▸ Your task
Return the records exactly, keeping every line as it is.

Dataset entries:
### config.mk
export PLATFORM = sky130hd
export DESIGN_NAME = piso_serializer_flat
export DESIGN_NICKNAME = d
export VERILOG_FILES = /design/src/rtl/piso_pkg.sv /design/src/rtl/piso_serializer_if.sv /design/src/rtl/piso_bit_counter.sv /design/src/rtl/piso_serializer.sv /design/src/flat_wrapper.sv
export SDC_FILE = /design/constraint.sdc
export NUM_CORES = 1
export LEC_CHECK = 0
export CORE_ASPECT_RATIO = 1.4
export CORE_MARGIN = 1
export CORE_UTILIZATION = 30
export DETAILED_ROUTE_END_ITERATION = 16
export DONT_BUFFER_PORTS = 1
export SETUP_SLACK_MARGIN = 0.15
export SYNTH_ARGS = -nofsm -noshare
export SYNTH_HDL_FRONTEND = slang
export SYNTH_HIERARCHICAL = 1
export SYNTH_SLANG_ARGS = --single-unit
### constraint.sdc
create_clock -name clk -period 1.8 [get_ports clk]
set_input_delay 0.36 -clock clk [delete_from_list [all_inputs] [get_ports clk]]
set_output_delay 0.36 -clock clk [all_outputs]
set_load 0.005 [all_outputs]
### src/rtl/piso_pkg.sv
// Shared state encoding and idle line level for the PISO serializer.
// Build option: PISO_PARITY_EN adds a trailing even-parity state.
package piso_pkg;

   typedef enum logic [1:0] {
      IDLE  = 2'd0,
      SHIFT = 2'd1
`ifdef PISO_PARITY_EN
      , PAR = 2'd2
`endif
   } state_t;

   localparam logic IDLE_LEVEL = 1'b0;

endpackage

### src/rtl/piso_serializer_if.sv
// Word-side handshake and serial-side outputs of the PISO serializer.
interface piso_serializer_if #(
   parameter int unsigned N = 8
);
   logic         load;
   logic [N-1:0] din;
   logic         ready;
   logic         busy;
   logic         sout;
   logic         done;

   modport master (output load, din, input ready, busy, sout, done);
   modport slave  (input load, din, output ready, busy, sout, done);
endinterface

### src/rtl/piso_bit_counter.sv
// Frame bit counter: cleared on word acceptance, saturates at N so it never wraps.
module piso_bit_counter #(
   parameter int unsigned N = 8
) (
   input  logic                     clk,
   input  logic                     clr,
   input  logic                     clear,
   input  logic                     en,
   output logic [$clog2(N+1)-1:0]   count,
   output logic                     last
);
   localparam int unsigned CW = $clog2(N + 1);

   always_ff @(posedge clk or posedge clr) begin
      if (clr) begin
         count <= '0;
      end else if (clear) begin
         count <= '0;
      end else if (en && (count != CW'(N))) begin
         count <= count + CW'(1);
      end
   end

   assign last = (count == CW'(N - 1));
endmodule

### src/rtl/piso_serializer.sv
// Parallel-in serial-out transmitter with load/ready handshake and registered outputs.
// Build option: PISO_PARITY_EN appends one even-parity bit to every frame.
module piso_serializer
   import piso_pkg::*;
#(
   parameter int unsigned N         = 8,
   parameter bit          MSB_FIRST = 1'b1
) (
   input logic              clk,
   input logic              clr,
   piso_serializer_if.slave bus
);
   localparam int unsigned CW = $clog2(N + 1);

   state_t        state;
   logic [N-1:0]  shreg;
   logic [CW-1:0] count;
   logic          last;
   logic          accept;
`ifdef PISO_PARITY_EN
   logic          par;
`else
   logic          next_last;
   assign next_last = (count == CW'(N - 2));
`endif

   assign accept = bus.load && bus.ready;

   piso_bit_counter #(
      .N (N)
   ) u_cnt (
      .clk   (clk),
      .clr   (clr),
      .clear (accept),
      .en    (state == SHIFT),
      .count (count),
      .last  (last)
   );

   function automatic logic head(input logic [N-1:0] w);
      return MSB_FIRST ? w[N-1] : w[0];
   endfunction

   function automatic logic [N-1:0] advance(input logic [N-1:0] w);
      return MSB_FIRST ? {w[N-2:0], 1'b0} : {1'b0, w[N-1:1]};
   endfunction

   // Acceptance takes priority so a load in the final frame cycle chains with no gap.
   always_ff @(posedge clk or posedge clr) begin
      if (clr) begin
         state     <= IDLE;
         shreg     <= '0;
         bus.sout  <= IDLE_LEVEL;
         bus.busy  <= 1'b0;
         bus.done  <= 1'b0;
         bus.ready <= 1'b1;
`ifdef PISO_PARITY_EN
         par       <= 1'b0;
`endif
      end else if (accept) begin
         state     <= SHIFT;
         shreg     <= advance(bus.din);
         bus.sout  <= head(bus.din);
         bus.busy  <= 1'b1;
         bus.done  <= 1'b0;
         bus.ready <= 1'b0;
`ifdef PISO_PARITY_EN
         par       <= ^bus.din;
`endif
      end else begin
         unique case (state)
            IDLE: begin
               state <= IDLE;
            end
            SHIFT: begin
               if (last) begin
`ifdef PISO_PARITY_EN
                  state     <= PAR;
                  bus.sout  <= par;
                  bus.done  <= 1'b1;
                  bus.ready <= 1'b1;
`else
                  state     <= IDLE;
                  bus.sout  <= IDLE_LEVEL;
                  bus.busy  <= 1'b0;
                  bus.done  <= 1'b0;
                  bus.ready <= 1'b1;
`endif
               end else begin
                  shreg     <= advance(shreg);
                  bus.sout  <= head(shreg);
`ifdef PISO_PARITY_EN
                  bus.done  <= 1'b0;
                  bus.ready <= 1'b0;
`else
                  bus.done  <= next_last;
                  bus.ready <= next_last;
`endif
               end
            end
`ifdef PISO_PARITY_EN
            PAR: begin
               state     <= IDLE;
               bus.sout  <= IDLE_LEVEL;
               bus.busy  <= 1'b0;
               bus.done  <= 1'b0;
               bus.ready <= 1'b1;
            end
`endif
            default: begin
               state <= IDLE;
            end
         endcase
      end
   end
endmodule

▸ Written response
### config.mk
export PLATFORM = sky130hd
export DESIGN_NAME = piso_serializer_flat
export DESIGN_NICKNAME = d
export VERILOG_FILES = /design/src/rtl/piso_pkg.sv /design/src/rtl/piso_serializer_if.sv /design/src/rtl/piso_bit_counter.sv /design/src/rtl/piso_serializer.sv /design/src/flat_wrapper.sv
export SDC_FILE = /design/constraint.sdc
export NUM_CORES = 1
export LEC_CHECK = 0
export CORE_ASPECT_RATIO = 1.4
export CORE_MARGIN = 1
export CORE_UTILIZATION = 30
export DETAILED_ROUTE_END_ITERATION = 16
export DONT_BUFFER_PORTS = 1
export SETUP_SLACK_MARGIN = 0.15
export SYNTH_ARGS = -nofsm -noshare
export SYNTH_HDL_FRONTEND = slang
export SYNTH_HIERARCHICAL = 1
export SYNTH_SLANG_ARGS = --single-unit
### constraint.sdc
create_clock -name clk -period 1.8 [get_ports clk]
set_input_delay 0.36 -clock clk [delete_from_list [all_inputs] [get_ports clk]]
set_output_delay 0.36 -clock clk [all_outputs]
set_load 0.005 [all_outputs]
### src/rtl/piso_pkg.sv
// Shared state encoding and idle line level for the PISO serializer.
// Build option: PISO_PARITY_EN adds a trailing even-parity state.
package piso_pkg;

   typedef enum logic [1:0] {
      IDLE  = 2'd0,
      SHIFT = 2'd1
`ifdef PISO_PARITY_EN
      , PAR = 2'd2
`endif
   } state_t;

   localparam logic IDLE_LEVEL = 1'b0;

endpackage

### src/rtl/piso_serializer_if.sv
// Word-side handshake and serial-side outputs of the PISO serializer.
interface piso_serializer_if #(
   parameter int unsigned N = 8
);
   logic         load;
   logic [N-1:0] din;
   logic         ready;
   logic         busy;
   logic         sout;
   logic         done;

   modport master (output load, din, input ready, busy, sout, done);
   modport slave  (input load, din, output ready, busy, sout, done);
endinterface

### src/rtl/piso_bit_counter.sv
// Frame bit counter: cleared on word acceptance, saturates at N so it never wraps.
module piso_bit_counter #(
   parameter int unsigned N = 8
) (
   input  logic                     clk,
   input  logic                     clr,
   input  logic                     clear,
   input  logic                     en,
   output logic [$clog2(N+1)-1:0]   count,
   output logic                     last
);
   localparam int unsigned CW = $clog2(N + 1);

   always_ff @(posedge clk or posedge clr) begin
      if (clr) begin
         count <= '0;
      end else if (clear) begin
         count <= '0;
      end else if (en && (count != CW'(N))) begin
         count <= count + CW'(1);
      end
   end

   assign last = (count == CW'(N - 1));
endmodule

### src/rtl/piso_serializer.sv
// Parallel-in serial-out transmitter with load/ready handshake and registered outputs.
// Build option: PISO_PARITY_EN appends one even-parity bit to every frame.
module piso_serializer
   import piso_pkg::*;
#(
   parameter int unsigned N         = 8,
   parameter bit          MSB_FIRST = 1'b1
) (
   input logic              clk,
   input logic              clr,
   piso_serializer_if.slave bus
);
   localparam int unsigned CW = $clog2(N + 1);

   state_t        state;
   logic [N-1:0]  shreg;
   logic [CW-1:0] count;
   logic          last;
   logic          accept;
`ifdef PISO_PARITY_EN
   logic          par;
`else
   logic          next_last;
   assign next_last = (count == CW'(N - 2));
`endif

   assign accept = bus.load && bus.ready;

   piso_bit_counter #(
      .N (N)
   ) u_cnt (
      .clk   (clk),
      .clr   (clr),
      .clear (accept),
      .en    (state == SHIFT),
      .count (count),
      .last  (last)
   );

   function automatic logic head(input logic [N-1:0] w);
      return MSB_FIRST ? w[N-1] : w[0];
   endfunction

   function automatic logic [N-1:0] advance(input logic [N-1:0] w);
      return MSB_FIRST ? {w[N-2:0], 1'b0} : {1'b0, w[N-1:1]};
   endfunction

   // Acceptance takes priority so a load in the final frame cycle chains with no gap.
   always_ff @(posedge clk or posedge clr) begin
      if (clr) begin
         state     <= IDLE;
         shreg     <= '0;
         bus.sout  <= IDLE_LEVEL;
         bus.busy  <= 1'b0;
         bus.done  <= 1'b0;
         bus.ready <= 1'b1;
`ifdef PISO_PARITY_EN
         par       <= 1'b0;
`endif
      end else if (accept) begin
         state     <= SHIFT;
         shreg     <= advance(bus.din);
         bus.sout  <= head(bus.din);
         bus.busy  <= 1'b1;
         bus.done  <= 1'b0;
         bus.ready <= 1'b0;
`ifdef PISO_PARITY_EN
         par       <= ^bus.din;
`endif
      end else begin
         unique case (state)
            IDLE: begin
               state <= IDLE;
            end
            SHIFT: begin
               if (last) begin
`ifdef PISO_PARITY_EN
                  state     <= PAR;
                  bus.sout  <= par;
                  bus.done  <= 1'b1;
                  bus.ready <= 1'b1;
`else
                  state     <= IDLE;
                  bus.sout  <= IDLE_LEVEL;
                  bus.busy  <= 1'b0;
                  bus.done  <= 1'b0;
                  bus.ready <= 1'b1;
`endif
               end else begin
                  shreg     <= advance(shreg);
                  bus.sout  <= head(shreg);
`ifdef PISO_PARITY_EN
                  bus.done  <= 1'b0;
                  bus.ready <= 1'b0;
`else
                  bus.done  <= next_last;
                  bus.ready <= next_last;
`endif
               end
            end
`ifdef PISO_PARITY_EN
            PAR: begin
               state     <= IDLE;
               bus.sout  <= IDLE_LEVEL;
               bus.busy  <= 1'b0;
               bus.done  <= 1'b0;
               bus.ready <= 1'b1;
            end
`endif
            default: begin
               state <= IDLE;
            end
         endcase
      end
   end
endmodule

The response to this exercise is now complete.